Search code examples
csvperlawksed

Remove double quotes if delimiter value is not present in data


An input file is given, each line of which contains quotes for each column and carriage return/ new line character.

  • If the line contains new lines it has be appended with in the same line which is inside the quotes i.e for example line 1

  • Removing of double quotes for each column if the delimiter(,) is not present.

  • Removing of Carriage Return characters i.e(^M)

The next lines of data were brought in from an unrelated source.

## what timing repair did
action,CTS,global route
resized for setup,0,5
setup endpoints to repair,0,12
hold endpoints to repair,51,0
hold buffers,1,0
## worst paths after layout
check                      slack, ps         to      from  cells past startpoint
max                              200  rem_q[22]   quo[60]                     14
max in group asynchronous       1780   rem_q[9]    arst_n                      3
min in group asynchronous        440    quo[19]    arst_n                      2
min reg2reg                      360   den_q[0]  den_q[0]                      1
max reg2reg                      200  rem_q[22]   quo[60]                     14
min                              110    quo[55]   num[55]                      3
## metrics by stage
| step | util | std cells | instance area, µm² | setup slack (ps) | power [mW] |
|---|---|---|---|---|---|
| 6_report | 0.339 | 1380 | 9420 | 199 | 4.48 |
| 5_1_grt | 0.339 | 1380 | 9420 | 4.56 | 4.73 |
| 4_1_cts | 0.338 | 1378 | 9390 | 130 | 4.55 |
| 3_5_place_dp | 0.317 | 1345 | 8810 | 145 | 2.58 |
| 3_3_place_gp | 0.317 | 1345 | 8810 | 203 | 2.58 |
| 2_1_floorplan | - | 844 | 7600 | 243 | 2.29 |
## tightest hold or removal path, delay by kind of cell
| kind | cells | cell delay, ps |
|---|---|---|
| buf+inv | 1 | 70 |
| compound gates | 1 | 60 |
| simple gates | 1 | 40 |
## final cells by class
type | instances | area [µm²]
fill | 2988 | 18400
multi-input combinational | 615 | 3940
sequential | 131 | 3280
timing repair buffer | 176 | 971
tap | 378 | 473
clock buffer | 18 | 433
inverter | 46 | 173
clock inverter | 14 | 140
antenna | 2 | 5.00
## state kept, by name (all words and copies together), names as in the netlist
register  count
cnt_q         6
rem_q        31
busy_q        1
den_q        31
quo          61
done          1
## src/rtl/spc_pkg.sv

```systemverilog
// spc_pkg: shared types and constants for the SAT polygon collision unit.
// Used by sat_polygon_collision_unit, spc_div and spc_isqrt. No dependencies.
package spc_pkg;

	localparam int MAX_VERTICES = 16;
	localparam int VIDX_W       = $clog2(MAX_VERTICES);
	localparam int CNT_W        = $clog2(MAX_VERTICES + 1);
	localparam int ADDR_W       = VIDX_W + 1;
	localparam int COORD_W      = 32;
	localparam int NRM_W        = 32;
	localparam int NRM_FRAC     = 30;
	localparam int SUM_W        = COORD_W + CNT_W;
	localparam int PROJ_W       = 64;
	localparam int LEN_W        = NRM_FRAC + 1;
	localparam int SQ_W         = 64;
	localparam int DIV_NUM_W    = 2 * NRM_FRAC + 1;
	localparam int DIV_DEN_W    = LEN_W;
	localparam int DIV_CNT_W    = $clog2(DIV_NUM_W);

	typedef enum logic [1:0] {
		ST_OK   = 2'd0,
		ST_FEW  = 2'd1,
		ST_MANY = 2'd2
	} status_t;

	typedef struct packed {
		logic                      which_polygon;
		logic signed [COORD_W-1:0] vertex_x;
		logic signed [COORD_W-1:0] vertex_y;
		logic                      last_vertex;
	} vtx_req_t;

	typedef struct packed {
		logic                    hit;
		logic [30:0]             overlap_depth;
		logic signed [NRM_W-1:0] normal_x;
		logic signed [NRM_W-1:0] normal_y;
		status_t                 status;
	} res_rsp_t;

endpackage

```

## src/rtl/spc_isqrt.sv

```systemverilog
// spc_isqrt: integer square root, one result bit per cycle.
// Depends on spc_pkg for widths.
module spc_isqrt (
	input  logic                     clk,
	input  logic                     arst_n,
	input  logic                     start,
	input  logic [spc_pkg::SQ_W-1:0] rad,
	output logic                     done,
	output logic [spc_pkg::SQ_W-1:0] root
);

	logic [spc_pkg::SQ_W-1:0] v_q;
	logic [spc_pkg::SQ_W-1:0] res_q;
	logic [spc_pkg::SQ_W-1:0] bit_q;
	logic                     busy_q;
	logic                     done_q;
	logic [spc_pkg::SQ_W-1:0] cand;

	assign cand = res_q + bit_q;

	always_ff @(posedge clk or negedge arst_n) begin
		if (!arst_n) begin
			v_q    <= '0;
			res_q  <= '0;
			bit_q  <= '0;
			busy_q <= 1'b0;
			done_q <= 1'b0;
		end else begin
			done_q <= !start && busy_q && bit_q[0];
			if (start) begin
				v_q    <= rad;
				res_q  <= '0;
				bit_q  <= {2'b01, {(spc_pkg::SQ_W-2){1'b0}}};
				busy_q <= 1'b1;
			end else if (busy_q) begin
				if (v_q >= cand) begin
					v_q   <= v_q - cand;
					res_q <= (res_q >> 1) + bit_q;
				end else begin
					res_q <= res_q >> 1;
				end
				bit_q <= bit_q >> 2;
				if (bit_q[0]) begin
					busy_q <= 1'b0;
				end
			end
		end
	end

	assign done = done_q;
	assign root = res_q;

endmodule
```

## config.mk

```make
export PLATFORM = sky130hd
export DESIGN_NAME = spc_isqrt
export DESIGN_NICKNAME = d
export VERILOG_FILES = /design/src/rtl/spc_pkg.sv /design/src/rtl/spc_isqrt.sv
export SDC_FILE = /design/constraint.sdc
export NUM_CORES = 1
export LEC_CHECK = 0
export BUFFER_PORTS_ARGS = -buffer_cell sky130_fd_sc_hd__clkbuf_2
export CORE_MARGIN = 5
export CORE_UTILIZATION = 45
export CTS_CLUSTER_DIAMETER = 150
export DETAILED_ROUTE_END_ITERATION = 16
export GPL_TIMING_DRIVEN = 0
export PLACE_DENSITY = 0.65
export SLEW_MARGIN = 40
export SYNTH_ARGS = -nofsm -noshare
export SYNTH_HDL_FRONTEND = slang
export SYNTH_SLANG_ARGS = --single-unit
```

## constraint.sdc

```tcl
create_clock -name clk -period 5.9 [get_ports clk]
set_clock_uncertainty 0.1 [all_clocks]
set_input_delay 0.295 -clock clk [delete_from_list [all_inputs] [get_ports clk]]
set_output_delay 0.295 -clock clk [all_outputs]
set_load 0.03 [all_outputs]
```

==> impl_metrics.ini, run 1 <==
[yosys]
yosys.area.top_type_share = 0.264
ys_seq_elements = 162
yosysSeqAreaShare = 0.264
synth.distinct_cells = 77
synth_top_flop_cell = dfrtp_1
synth.area.top_cells = dfrtp_1, ha_1, a21oi_1
synth_fp_nets = 2165
ys_warn_count = 0
postSynth.asyncResetShare = 1.00
syn_avg_cell_area_um2 = 7.80
yosysMostFrequentCell = nand2_1
synthesis.area_mm2 = 0.0153
postSynthCellCount = 1967
synth_top_area_cell = dfrtp_1
synth-edff-count = 0
synth_commonest_cells = nand2_1, nor2_1, a21oi_1

[worst_setup_path]
reg2reg_setup_slack_ns = 0.10
cp_slowest_stage_delay_ns = 0.48
critical_path.most_common_cell = a21o_1
cp-start-kind = register
required_ns = 6.17
slowest_stage = dfrtp_2
cp_data_arrival_time_ns = 6.07
worstSetupEndpointType = register
critical_path_class = reg -> reg
crit_fanout = 7

[clock_tree]
htree_levels = 4
cts_sinks = 162
cts_tree = done
path_clk_slew_ns = 0.08
clk_latency_ns = 0.47
cts_inserted_buffers = 17
cts_buffer_depth = 2
root_buffer = clkbuf_16

[global_route]
grt_pass1_wl_mm = 87.9
antenna_found_initial = 0
grt_max_degree = 65
grt_pass1_vias = 15200
grt.busiest_layer = met2
grt.overflow.total = 0
grt_util_met1 = 0.433
globalRouteMet2Util = 0.434
met3_usage = 0.0447
grtUsageTotal = 0.292

[route]
drc_errors = 0
wl_per_cell_um = 21.6
vias_per_cell = 6.13
vias = 16400
drtPass1Iterations = 6
dr.first_iter.drc_count = 1812
ant_nets = 0
wl_mm = 57.7

[timing]
grt_setup_unrepaired = yes
worst_pin_slew_ns = 0.926
fmax_ghz = 0.173
setup_viol = 0
fin_crit_ns = 5.80
timing.hold.ws_ns = -0.00314
finalCritPeriodShare = 0.982
fin_setup_tns_ns = 0
slew_violations = 0
setup_ws_ns = 0.104
slew_headroom = 0.383
hold_viol = 1

[floorplan]
dieArea_mm2 = 0.0379
die_y_um = 195
die_w_um = 195
coreArea_mm2 = 0.0336
rows = 67
start_util = 0.456
io_pins = 132

[min_path]
min_path_type = in -> reg

[placement]
dp_hpwl_mm = 43.8
portBuffers = 130
place_ws_ns = -1.94
gp_congestion = 0.970
placed_cell_area_mm2 = 0.0166

[cells_and_area]
num_antenna_cells = 0
drive_above_1_share = 0.171
filler_cell_count = 3157
fin_nets = 2411
synthToLayoutAreaGrowth_pct = 23.1
final_area_mm2 = 0.0189

[pwr]
ir_drop_mv = 0.279
p_per_area_mw_per_mm2 = 490
p_leak_nw = 8.25
fin_total_pwr_mw = 9.25

[job]
max_cap_violations = 0

[outcome]
outcome = finished, violations left
violations = negative hold slack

To exemplify, given the following input file

"name","address","age"^M
"ram","abcd,^M
def","10"^M
"abhi","xyz","25"^M
"ad","ram,John","35"^M

I would like to obtain the following output by means of a sed/perl/awk script/oneliner.

name,address,age
ram,"abcd,def",10
abhi,xyz,25
ad,"ram,John",35

Solutions which i have tired it so far For appending with previous line

sed '/^[^"]*"[^"]*$/{N;s/\n//}' sample.txt

for replacing control-m characters

perl -pne 's/\\r//g' sample.txt

But i didn't achieve final output what i required below


Solution

  • This might work for you (GNU sed):

    sed ':a;/[^"]$/{N;s/\n//;ba};s/"\([^",]*\)"/\1/g' file
    

    The solution is in two parts:

    1. Join broken lines to make whole ones.
    2. Remove double quotes surrounding fields that do not contain commas.

    If the current line does not end with double quotes, append the next line, remove the newline and repeat. Otherwise: remove double quotes surrounding fields that do not contain double quotes or commas.

    N.B. Supposes that fields do not contain quoted double quotes. If that is the case, the condition for the first step would need to be amended and double quotes within fields would need to catered for.